__SUPPLIED MATERIAL__.

File: src/rtl/esq_ctl.sv
module esq_ctl (
   input  logic clk,
   input  logic rst_n,
   input  logic start,
   input  logic vfirst,
   input  logic step_req,
   input  logic len_zero,
   input  logic at_final,
   output logic valid,
   output logic done,
   output logic clear,
   output logic adv_cnt
);
   logic busy_q, adv;

   assign adv     = busy_q && (!vfirst || step_req);
   assign done    = busy_q && (len_zero || at_final);
   assign valid   = busy_q && !len_zero;
   assign clear   = start || (adv && done);
   assign adv_cnt = adv && !done && !start;

   always_ff @(posedge clk or negedge rst_n) begin
      if (!rst_n)
         busy_q <= 1'b0;
      else if (start)
         busy_q <= 1'b1;
      else if (adv && done)
         busy_q <= 1'b0;
   end

   // an advance taken on the final item closes the loop
   a_r7_close: assert property (@(posedge clk) disable iff (!rst_n)
      (adv && done && !start) |=> !busy_q);

   // a zero-length loop never reports an item
   a_r8_no_items: assert property (@(posedge clk) disable iff (!rst_n)
      len_zero |-> !valid);
endmodule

__PROBLEM DESCRIPTION__. Read the listing. Report every line that includes the word "vfirst".

__RESULT FOR THIS EXERCISE__.
   input  logic vfirst,
   assign adv     = busy_q && (!vfirst || step_req);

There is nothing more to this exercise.